Regeln im Sportstudio beachten

Die fünf wichtigsten Regeln im Sportstudio

Schweiß auf Trainingsgeräten, mit einem Handtuch blockierte Geräte, müffelnde Klamotten und Schuhe – darüber, was im Fitnesscenter geht und was nicht, gehen die Meinungen bei den Sportlern oft weit auseinander. Damit Sie beim nächsten Training peinliche Ausrutscher vermeiden, haben wir die wichtigsten – meist – ungeschriebenen Regeln im Sportstudio zusammengefasst:

Regel Nummer 1: Hygiene

Die meisten Sportler ekeln sich, wenn der Schweiß des Vorgängers noch am Gerät klebt. Auch wenn’s in Ihrem Studio keine Pflicht ist, nehmen Sie ein Handtuch zum Unterlegen mit zum Training. In vielen Fitnesscentern stehen auch Desinfektionstücher oder -sprays bereit, die Sie unbedingt benutzen sollten, um die Handgriffe zu reinigen.

Regel Nummer 2: Rücksicht

Natürlich dürfen Sie beim Training auch mal mit Ihrem Nachbarn plaudern, aber zu laute Gespräche und schallendes Gelächter gehören sich ebenso wenig wie übertrieben lautes Schnaufen und Stöhnen. Das gleiche gilt fürs Telefonieren: Lautes Handygebimmel und Dauergespräche – auch mit Headset – nervt die anderen. Wenn Sie einen wichtigen Anruf erwarten, stellen Sie das Handy auf lautlos, ansonsten kann es auch gut mal im Schließfach bleiben.
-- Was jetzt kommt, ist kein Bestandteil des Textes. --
[src/rtl/nvram_upload_server_if.sv]
// hps_io ioctl upload/download bus between the HPS side (master) and the NVRAM image server (slave).
interface nvram_upload_server_if;
    logic        ioctl_upload;
    logic        ioctl_download;
    logic [7:0]  ioctl_index;
    logic        ioctl_wr;
    logic [24:0] ioctl_addr;
    logic [7:0]  ioctl_dout;
    logic [7:0]  ioctl_din;
    logic        ioctl_wait;
    logic        ioctl_upload_req;

    modport master (
        output ioctl_upload, ioctl_download, ioctl_index, ioctl_wr, ioctl_addr, ioctl_dout,
        input  ioctl_din, ioctl_wait, ioctl_upload_req
    );

    modport slave (
        input  ioctl_upload, ioctl_download, ioctl_index, ioctl_wr, ioctl_addr, ioctl_dout,
        output ioctl_din, ioctl_wait, ioctl_upload_req
    );
endinterface

[src/rtl/nvram_upload_server.sv]
// Byte-wide NVRAM shadow served over hps_io upload and restored from download.
// Define NVRAM_AUTOSAVE_EN to build dirty tracking, the quiet counter and ioctl_upload_req.
module nvram_upload_server #(
    parameter int unsigned AW       = 8,
    parameter logic [7:0]  NV_INDEX = 8'd4,
    parameter logic [23:0] QUIET    = 24'd5_360_000
) (
    input  logic                  i_clk,
    input  logic                  RESETn,
    input  logic                  cpu_we,
    input  logic [AW-1:0]         cpu_addr,
    input  logic [7:0]            cpu_din,
    output logic                  rst_we,
    output logic [AW-1:0]         rst_addr,
    output logic [7:0]            rst_data,
    nvram_upload_server_if.slave  ioctl
);
    localparam int unsigned DEPTH = 2 ** AW;

    typedef enum logic [1:0] {IDLE, RD, DATA} state_t;
    state_t state;

    logic          up, dn, up_q;
    logic [24:0]   addr_q;
    logic          in_range, restore_wr, snoop;
    logic          cpu_we_q;
    logic [AW-1:0] cpu_addr_q;
    logic [7:0]    cpu_din_q;
    logic [7:0]    rd_data;
    logic          rd_oor;
    logic [7:0]    shadow [DEPTH];

    assign up         = ioctl.ioctl_upload   && (ioctl.ioctl_index == NV_INDEX);
    assign dn         = ioctl.ioctl_download && (ioctl.ioctl_index == NV_INDEX);
    assign in_range   = ioctl.ioctl_addr < 25'(DEPTH);
    assign restore_wr = dn && ioctl.ioctl_wr && in_range;
    assign snoop      = cpu_we && !dn;

    // A CPU write still in flight when a restore byte arrives is dropped: restore owns the image.
    always_ff @(posedge i_clk) begin
        if (restore_wr)
            shadow[ioctl.ioctl_addr[AW-1:0]] <= ioctl.ioctl_dout;
        else if (cpu_we_q)
            shadow[cpu_addr_q] <= cpu_din_q;
        if (state == RD)
            rd_data <= shadow[ioctl.ioctl_addr[AW-1:0]];
    end

    always_ff @(posedge i_clk or negedge RESETn) begin
        if (!RESETn) begin
            state            <= IDLE;
            up_q             <= 1'b0;
            addr_q           <= '0;
            rd_oor           <= 1'b0;
            ioctl.ioctl_wait <= 1'b0;
            ioctl.ioctl_din  <= 8'h00;
            cpu_we_q         <= 1'b0;
            cpu_addr_q       <= '0;
            cpu_din_q        <= '0;
            rst_we           <= 1'b0;
            rst_addr         <= '0;
            rst_data         <= '0;
        end else begin
            up_q       <= up;
            addr_q     <= ioctl.ioctl_addr;
            cpu_we_q   <= snoop;
            cpu_addr_q <= cpu_addr;
            cpu_din_q  <= cpu_din;
            rst_we     <= restore_wr;
            if (restore_wr) begin
                rst_addr <= ioctl.ioctl_addr[AW-1:0];
                rst_data <= ioctl.ioctl_dout;
            end
            if (!up) begin
                state            <= IDLE;
                ioctl.ioctl_wait <= 1'b0;
            end else begin
                case (state)
                    IDLE: if (!up_q || (ioctl.ioctl_addr != addr_q)) begin
                        state            <= RD;
                        ioctl.ioctl_wait <= 1'b1;
                    end
                    RD: begin
                        rd_oor <= !in_range;
                        state  <= DATA;
                    end
                    DATA: begin
                        ioctl.ioctl_din  <= rd_oor ? 8'hFF : rd_data;
                        ioctl.ioctl_wait <= 1'b0;
                        state            <= IDLE;
                    end
                    default: state <= IDLE;
                endcase
            end
        end
    end

`ifdef NVRAM_AUTOSAVE_EN
    logic        dn_q, dirty, wr_during_up, upload_req;
    logic [23:0] quiet_cnt;

    // Later assignments win: a snooped write in the same cycle as an end-of-transfer keeps dirty set.
    always_ff @(posedge i_clk or negedge RESETn) begin
        if (!RESETn) begin
            dn_q         <= 1'b0;
            dirty        <= 1'b0;
            wr_during_up <= 1'b0;
            quiet_cnt    <= '0;
            upload_req   <= 1'b0;
        end else begin
            dn_q <= dn;
            if (dn_q && !dn)
                dirty <= 1'b0;
            if (up_q && !up) begin
                if (!wr_during_up)
                    dirty <= 1'b0;
                wr_during_up <= 1'b0;
            end
            if (snoop) begin
                dirty <= 1'b1;
                if (up)
                    wr_during_up <= 1'b1;
            end
            if (snoop || (up_q && !up))
                quiet_cnt <= '0;
            else if (dirty && (quiet_cnt != QUIET))
                quiet_cnt <= quiet_cnt + 24'd1;
            if (up && !up_q)
                upload_req <= 1'b0;
            else if (dirty && (quiet_cnt == QUIET) && !up && !dn)
                upload_req <= 1'b1;
        end
    end

    assign ioctl.ioctl_upload_req = upload_req;
`else
    logic unused_quiet;
    assign unused_quiet = ^QUIET;
    assign ioctl.ioctl_upload_req = 1'b0;
`endif
endmodule

[src/flat_wrapper.sv]
// flat-port wrapper written by rule: the top's interface ports become plain ports
module nvram_upload_server_flat 
#(
    parameter int unsigned AW       = 8,
    parameter logic [7:0]  NV_INDEX = 8'd4,
    parameter logic [23:0] QUIET    = 24'd5_360_000
)
  (i_clk, RESETn, cpu_we, cpu_addr, cpu_din, rst_we, rst_addr, rst_data, ioctl_ioctl_upload, ioctl_ioctl_download, ioctl_ioctl_index, ioctl_ioctl_wr, ioctl_ioctl_addr, ioctl_ioctl_dout, ioctl_ioctl_din, ioctl_ioctl_wait, ioctl_ioctl_upload_req);
  nvram_upload_server_if ioctl_i ();
  input  logic i_clk;
  input  logic RESETn;
  input  logic cpu_we;
  input  logic [AW-1:0] cpu_addr;
  input  logic [7:0] cpu_din;
  output logic rst_we;
  output logic [AW-1:0] rst_addr;
  output logic [7:0] rst_data;
  input wire logic [$bits(ioctl_i.ioctl_upload)-1:0] ioctl_ioctl_upload;
  input wire logic [$bits(ioctl_i.ioctl_download)-1:0] ioctl_ioctl_download;
  input wire logic [$bits(ioctl_i.ioctl_index)-1:0] ioctl_ioctl_index;
  input wire logic [$bits(ioctl_i.ioctl_wr)-1:0] ioctl_ioctl_wr;
  input wire logic [$bits(ioctl_i.ioctl_addr)-1:0] ioctl_ioctl_addr;
  input wire logic [$bits(ioctl_i.ioctl_dout)-1:0] ioctl_ioctl_dout;
  output wire logic [$bits(ioctl_i.ioctl_din)-1:0] ioctl_ioctl_din;
  output wire logic [$bits(ioctl_i.ioctl_wait)-1:0] ioctl_ioctl_wait;
  output wire logic [$bits(ioctl_i.ioctl_upload_req)-1:0] ioctl_ioctl_upload_req;
  assign ioctl_i.ioctl_upload = ioctl_ioctl_upload;
  assign ioctl_i.ioctl_download = ioctl_ioctl_download;
  assign ioctl_i.ioctl_index = ioctl_ioctl_index;
  assign ioctl_i.ioctl_wr = ioctl_ioctl_wr;
  assign ioctl_i.ioctl_addr = ioctl_ioctl_addr;
  assign ioctl_i.ioctl_dout = ioctl_ioctl_dout;
  assign ioctl_ioctl_din = ioctl_i.ioctl_din;
  assign ioctl_ioctl_wait = ioctl_i.ioctl_wait;
  assign ioctl_ioctl_upload_req = ioctl_i.ioctl_upload_req;
  nvram_upload_server #(.AW(AW), .NV_INDEX(NV_INDEX), .QUIET(QUIET)) u_core (.i_clk(i_clk), .RESETn(RESETn), .cpu_we(cpu_we), .cpu_addr(cpu_addr), .cpu_din(cpu_din), .rst_we(rst_we), .rst_addr(rst_addr), .rst_data(rst_data), .ioctl(ioctl_i));
endmodule
[config.mk]
export PLATFORM = sky130hd
export DESIGN_NAME = nvram_upload_server_flat
export DESIGN_NICKNAME = d
export VERILOG_FILES = /design/src/rtl/nvram_upload_server_if.sv /design/src/rtl/nvram_upload_server.sv /design/src/flat_wrapper.sv
export SDC_FILE = /design/constraint.sdc
export NUM_CORES = 2
export LEC_CHECK = 0
export ABC_AREA = 1
export CAP_MARGIN = 20
export CORE_ASPECT_RATIO = 1.2
export CORE_MARGIN = 10
export CORE_UTILIZATION = 43
export DETAILED_ROUTE_END_ITERATION = 16
export SYNTH_ARGS = -nofsm -noshare
export SYNTH_HDL_FRONTEND = slang
export SYNTH_SLANG_ARGS = --single-unit
[constraint.sdc]
create_clock -name i_clk -period 11.1 [get_ports i_clk]
set_input_delay 1.665 -clock i_clk [delete_from_list [all_inputs] [get_ports i_clk]]
set_output_delay 1.665 -clock i_clk [all_outputs]
set_load 0.01 [all_outputs]
==> results.py <==
metrics = {
    "layout": {
        "instances_no_fill": 9965,
        "layout_common_cells": "nand2_1 (2155), edfxtp_1 (2056), nand3_1 (2027), nor2_1 (247), clkbuf_16 (203)",
        "finish.utilization_pct": 47.90,
        "area_growth_pct": 10.75,
        "fin_nets": 7218,
        "final_common_cell": "nand2_1",
        "drive_above_1_share_pct": 6.554,
    },
    "floorplanning": {
        "io_pins": 90,
        "fp.dieH_um": 511.9,
        "row_count": 180,
        "coreArea_sq_um": 200400,
        "die_area_sq_um": 220100,
        "dieWidth_um": 429.9,
        "initial_utilization_pct": 43.25,
    },
    "logic_synthesis": {
        "netlist_area_sq_um": 86700,
        "synth_xor_area_share_pct": 0.08082,
        "yosys_warnings": 0,
        "synth_cell_types": 41,
        "synthAdderAreaFrac_pct": 0,
        "synthSimpleGateAreaFrac_pct": 23.50,
        "ys_ff_latch": 2128,
        "syn_nets": 7352,
        "yosysSeqAreaShare_pct": 73.29,
        "synth_compound_area_share_pct": 0.3031,
        "synthMuxAreaShare_pct": 0,
        "avgSynthCellArea_sq_um": 11.89,
        "postSynthCellCount": 7289,
        "synth_top_family_by_area": "simple AND/OR/NAND/NOR gates",
    },
    "outcome": {
        "status": "completed",
    },
    "grt": {
        "grt_max_degree": 217,
        "grt_pass1_wl_um": 355900,
        "groute.usage.overall_pct": 21.19,
        "grt_pass1_vias": 54560,
        "antenna_found_initial": 9,
        "grt_overflow": 0,
    },
    "place": {
        "dp_hpwl_um": 133500,
        "dp_cells": 9591,
        "io_buffer_count": 88,
        "routabilityCongestion": 0.8548,
    },
    "worst_hold_path": {
        "hold_path_startpoint": "u_core.rst_addr[4]",
        "whs_path_depth": 2,
        "hold_end": "u_core.rst_addr[4]",
        "hp-class": "flip-flop to flip-flop",
    },
    "flow_run": {
        "maxCapViolCount": 0,
    },
    "timing": {
        "drv_slew": 0,
        "finalHoldViolCount": 0,
        "setup_viol_count_final": 0,
        "timing.fmax_ghz": 0.1616,
        "rsz0062_at_grt": "false",
        "min_period_ps": 6189,
        "hold_slack_ps": 486.6,
        "finClkSkew_ps": 32.05,
        "tightestPinTransition_ps": 1297,
        "max_slew_margin_pct": 13.51,
        "fin_crit_sh_pct": 55.75,
    },
    "setup_path": {
        "crit_path_max_fanout": 159,
        "start_kind": "primary input",
        "r2r-end": "u_core.shadow[63][0]",
        "crit_required_ps": 11560,
        "r2r-start": "u_core.cpu_we_q",
        "end_kind": "flip-flop",
        "rrSetupSlack_ps": 6840,
        "cp_data_arrival_time_ps": 6650,
        "rr_worst_depth": 5,
        "crit_type": "primary input to flip-flop",
    },
    "clock_network": {
        "numCtsBuffers": 200,
        "postCtsSetupBuffers": 0,
        "cts_resized": 0,
        "clk_pin_slew_ps": 60,
        "cts-root-buf": "clkbuf_16",
        "cts_tree": "built",
        "h-tree-depth": 4,
        "hold_buffers": 0,
        "cts_sinks": 2128,
        "clk_latency_ps": 870,
        "cts_max_path_buffers": 3,
    },
    "detailed_routing": {
        "drt-wirelength-per-cell_um": 24.10,
        "num_vias": 56020,
        "drtAntennaViolNets": 0,
        "drc_errors": 0,
        "drtIter0Drc": 6318,
        "vias_per_cell": 5.622,
        "wirelength_um": 240100,
        "firstDrtPassIters": 7,
    },
    "power_and_ir_drop": {
        "power.density_nw_per_um2": 176.6,
        "p_leak_nw": 33.06,
        "ir_drop_mv": 0.1958,
    },
}
state kept, by name (all words and copies together) (netlist names), 2 cells and up:
| name | count |
|---|---|
| u_core.rd_data | 8 |
| u_core.cpu_din_q | 8 |
| u_core.rst_data | 8 |
| u_core.addr_q | 25 |
| u_core.state | 2 |
| u_core.shadow | 2048 |
| u_core.rst_addr | 8 |
| u_core.ioctl.ioctl_din | 8 |
| u_core.cpu_addr_q | 8 |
Regel Nummer 3: Keine Geräte blockieren

Was im Urlaub nervt, ist auch im Fitnessstudio eine Zumutung: Geräte mit einem Handtuch zu reservieren! Grundsätzlich gilt: Wenn Sie noch an einem anderen Gerät trainieren oder gerade eine Pause machen, sollten Sie nicht schon das nächste Lieblingsgerät blockieren.

Regel Nummer 4: Kleidung

Funktion geht vor Style, wenn es um das Fitness-Outfit geht. In einigen Fitnessstudios wird aber darauf geachtet, dass Sportler nicht zu viel Haut zeigen. Mit freiem Oberkörper zu trainieren, ist auch bei großer Hitze nicht angesagt und selbst Muskelshirts sind in einigen Studios nicht gerne gesehen. Für die Damen gilt: Zu knappe Tops oder Bikini-Oberteile sind ein asolutes No-Go. Zu weit sollten die Oberteile aber auch nicht sein, sie könnten zu ungewollt intimen Einblicken führen.

Regel Nummer 5: Körpergeruch

Im Fitnessstudio ist es nicht unbedingt wichtig, dass Sie besonders gut duften, sondern vielmehr, dass Sie möglichst nicht schlecht riechen. Frische Kleidung ist daher Pflicht.  Mit einem Silber Sportshirt sind Sie immer auf der sicheren Seite, denn das Silber begünstigt die Verdunstung von Feuchtigkeit und stoppt den Schweißgeruch, egal wie lange und wie viel Sie schwitzen. Wenn Sie zudem Sportsocken mit Silberfasern tragen, können Sie es auch ruhig mal vergessen, die Sportschuhe nach dem Training auszulüften, da dank der Silberfasern garantiert kein Fußgeruch entsteht.

Beim Training gibt es unterschiedliche Vorstellungen, was okay ist und was stört. Doch wenn Sie sich an diese fünf Regeln im Sportstudio halten, können sich alle im Fitnesscenter wohlfühlen und ihren Spaß haben.